Selçuk Hatun built a mosque in her name near the Irgandı Bridge in 1450 in Bursa. She also constructed an imaret, which provided fresh and free food to the poor. In Edirne, she constructed another mosque in her name. She contributed exclusively in the development of Edirne.

In Bursa, she had also built an imaret where fresh food was served to the poor. She constructed a bridge on the Nilüfer Creek on the road route from Bursa to Karacabey. She also constructed the "Selçuk Hatun Lodge", where money was donated daily for charity purposes, under the auspices of Hacı Halife. She also commissioned a tomb in Kastamonu, where her children had been buried after their deaths.

Selçuk Hatun constructed another mosque in her name in Istanbul, and was constructed during the reign of her nephew, Mehmed. The mosque was burnt down due to fire, and was later reconstructed by Abbas Ağa, in the sixteenth century. In 1956, it was again demolished as a result of widening of the area, but later rebuilt by Ali Saim Ülgen in 1964.

==Death==
In 1484, Selçuk Hatun fell extremely ill, therefore Bayezid II had sent Yakut, the renowned physician in the empire to treat her but to no avail. She died on 25 October 1485 and was buried in the mausoleum of her father Mehmed I Mausoleum, in Green Tomb, Bursa, Turkey.

==Issue==
By her first husband, Selçuk Hatun had three sons and three daughters:
- Orhan Bey (c. 1425 - November 1429. Buried in Kastamonu, in the Sultan Hatun's türbe)
- Paşa Melek Hatun (c. 1426 - 1436. Buried in Kastamonu, in the Sultan Hatun's türbe.)
- Emir Yusuf Bey (c. 1427 - September 1441. Buried in Kastamonu, in the Sultan Hatun's türbe.)
- Hafsa Hatun (c. 1428 - May 1442. Buried in Kastamonu, in the Sultan Hatun's türbe.)
- Hatice Hanzade Hatun (? - 15 December 1502). She married Mahmud Çelebi, son of Koca Mehmed Pasha, and had five daughters, Hundi Hatun (who had a daughter, Ayşe Hatun), Zeynep Hatun, Fatma Hatun, Hanzade Hatun and Şahzade Hatun, and a son, Süleyman Bey. Later, she remarried with Koçi Bey, and had a son, Ahmed Bey. She was buried in Yeni Kaplıçi street, Bursa.
- Ishak Bali Bey (? - ?). Died in infancy, buried in Kastamonu, in the Sultan Hatun's türbe.

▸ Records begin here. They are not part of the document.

===== src/rtl/spi_shift_engine.sv =====
// Serial engine: sequencer, half-period and bit counters, shifter,
// receive buffer and the ready/done status flags.
module spi_shift_engine
  import spi_pkg::*;
#(
  parameter int W = 8
) (
  input  logic         clk,
  input  logic         reset,
  input  logic         start,
  input  logic [W-1:0] tx_data,
  input  logic [15:0]  dvsr,
  input  logic         cpol,
  input  logic         cpha,
  input  logic         lsb_first,
  input  logic         miso,
  output logic         sclk,
  output logic         mosi,
  output logic         ready,
  output logic         done,
  output logic [W-1:0] rx_data
);

  spi_state_t   state_r;
  logic [15:0]  half_cnt_r;
  logic [4:0]   bit_cnt_r;
  logic [W-1:0] shift_r;
  logic         miso_bit_r;
  logic         ready_r;
  logic         done_r;
  logic [W-1:0] rx_data_r;

  logic         half_end_s;
  logic         last_bit_s;
  logic [W-1:0] shift_next_s;

  // Half-bit end, last-bit detect and the shifter's next value; the bit
  // sampled at the end of P0 enters on the side opposite the output bit.
  always_comb begin
    half_end_s = (half_cnt_r == dvsr);
    last_bit_s = (bit_cnt_r == 5'(W - 1));
    if (lsb_first) begin
      shift_next_s = {miso_bit_r, shift_r[W-1:1]};
    end else begin
      shift_next_s = {shift_r[W-2:0], miso_bit_r};
    end
  end

  // Pin levels decoded from registered state; mosi is held low while idle.
  always_comb begin
    sclk = sclk_level(state_r, cpol, cpha);
    if (state_r == ST_IDLE) begin
      mosi = 1'b0;
    end else if (lsb_first) begin
      mosi = shift_r[0];
    end else begin
      mosi = shift_r[W-1];
    end
  end

  // Transfer sequencer with its counters, shifter and status registers.
  always_ff @(posedge clk or posedge reset) begin
    if (reset) begin
      state_r    <= ST_IDLE;
      half_cnt_r <= 16'd0;
      bit_cnt_r  <= 5'd0;
      shift_r    <= '0;
      miso_bit_r <= 1'b0;
      ready_r    <= 1'b1;
      done_r     <= 1'b0;
      rx_data_r  <= '0;
    end else begin
      case (state_r)
        ST_IDLE: begin
          if (start) begin
            state_r    <= ST_P0;
            half_cnt_r <= 16'd0;
            bit_cnt_r  <= 5'd0;
            shift_r    <= tx_data;
            ready_r    <= 1'b0;
            done_r     <= 1'b0;
          end
        end
        ST_P0: begin
          if (half_end_s) begin
            half_cnt_r <= 16'd0;
            miso_bit_r <= miso;
            state_r    <= ST_P1;
          end else begin
            half_cnt_r <= half_cnt_r + 16'd1;
          end
        end
        ST_P1: begin
          if (half_end_s) begin
            half_cnt_r <= 16'd0;
            shift_r    <= shift_next_s;
            if (last_bit_s) begin
              state_r   <= ST_IDLE;
              rx_data_r <= shift_next_s;
              ready_r   <= 1'b1;
              done_r    <= 1'b1;
            end else begin
              bit_cnt_r <= bit_cnt_r + 5'd1;
              state_r   <= ST_P0;
            end
          end else begin
            half_cnt_r <= half_cnt_r + 16'd1;
          end
        end
        default: begin
          state_r <= ST_IDLE;
        end
      endcase
    end
  end

  assign ready   = ready_r;
  assign done    = done_r;
  assign rx_data = rx_data_r;

endmodule


===== src/rtl/spi_multi_core.sv =====
// SPI master slot: register decode, configuration registers and slave
// selects around a single shift engine.
module spi_multi_core
  import spi_pkg::*;
#(
  parameter int W = 8,
  parameter int S = 1
) (
  input  logic         clk,
  input  logic         reset,
  input  logic         cs,
  input  logic         read,
  input  logic         write,
  input  logic [4:0]   addr,
  input  logic [31:0]  wr_data,
  output logic [31:0]  rd_data,
  output logic         spi_sclk,
  output logic         spi_mosi,
  input  logic         spi_miso,
  output logic [S-1:0] spi_ss_n
);

  logic [S-1:0] ss_n_r;
  logic [15:0]  dvsr_r;
  logic         cpol_r;
  logic         cpha_r;
  logic         lsb_first_r;

  logic         ready_s;
  logic         done_s;
  logic [W-1:0] rx_data_s;
  logic         ss_wr_s;
  logic         data_wr_s;
  logic         ctrl_wr_s;
  logic         unused_s;

  // Reads have no side effects, so the read strobe and upper address bits
  // are intentionally left undecoded.
  assign unused_s = ^{read, addr[4:2], wr_data};

  // Write decode; DATA and CTRL are locked out while a frame is in flight
  // so configuration cannot change underneath the engine.
  always_comb begin
    ss_wr_s   = cs & write & (addr[1:0] == ADDR_SS);
    data_wr_s = cs & write & (addr[1:0] == ADDR_DATA) & ready_s;
    ctrl_wr_s = cs & write & (addr[1:0] == ADDR_CTRL) & ready_s;
  end

  // Slave-select and configuration registers.
  always_ff @(posedge clk or posedge reset) begin
    if (reset) begin
      ss_n_r      <= '1;
      dvsr_r      <= DVSR_RESET;
      cpol_r      <= 1'b0;
      cpha_r      <= 1'b0;
      lsb_first_r <= 1'b0;
    end else begin
      if (ss_wr_s) begin
        ss_n_r <= wr_data[S-1:0];
      end
      if (ctrl_wr_s) begin
        dvsr_r      <= wr_data[15:0];
        cpol_r      <= wr_data[16];
        cpha_r      <= wr_data[17];
        lsb_first_r <= wr_data[18];
      end
    end
  end

  // Status word; for W above 30 the flags overlay the top data bits.
  always_comb begin
    rd_data          = 32'd0;
    rd_data[W-1:0]   = rx_data_s;
    rd_data[30]      = done_s;
    rd_data[31]      = ready_s;
  end

  spi_shift_engine #(
    .W (W)
  ) u_engine (
    .clk       (clk),
    .reset     (reset),
    .start     (data_wr_s),
    .tx_data   (wr_data[W-1:0]),
    .dvsr      (dvsr_r),
    .cpol      (cpol_r),
    .cpha      (cpha_r),
    .lsb_first (lsb_first_r),
    .miso      (spi_miso),
    .sclk      (spi_sclk),
    .mosi      (spi_mosi),
    .ready     (ready_s),
    .done      (done_s),
    .rx_data   (rx_data_s)
  );

  assign spi_ss_n = ss_n_r;

endmodule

By her second husband, she had a daughter:
- Hundi Hatun (c. 1445 - ?). She was born posthumously and died in infancy. Buried in Kastamonu, in the Sultan Hatun's türbe.

==In popular culture==
- In the 2024 historical fiction series Mehmed: Fetihler Sultanı, Selçuk Hatun was portrayed by Turkish actress Perihan Savaş.

==Sources==
- Uluçay, Mustafa Çağatay (2011). "Padişahların kadınları ve kızları"
- Sakaoğlu, Necdet (2008). "Bu mülkün kadın sultanları: Vâlide sultanlar, hâtunlar, hasekiler, kadınefendiler, sultanefendiler"
- Gündüz, Ahmet (2018). "Çelebi Mehmed'in Kızı Selçuk Hatun Vakıfları"
- Yakupoğlu, Cevdet (2013). "CANDAROĞULLARI SARAYINDA BİR OSMANLI GELİNİ SELÇUK HATUN"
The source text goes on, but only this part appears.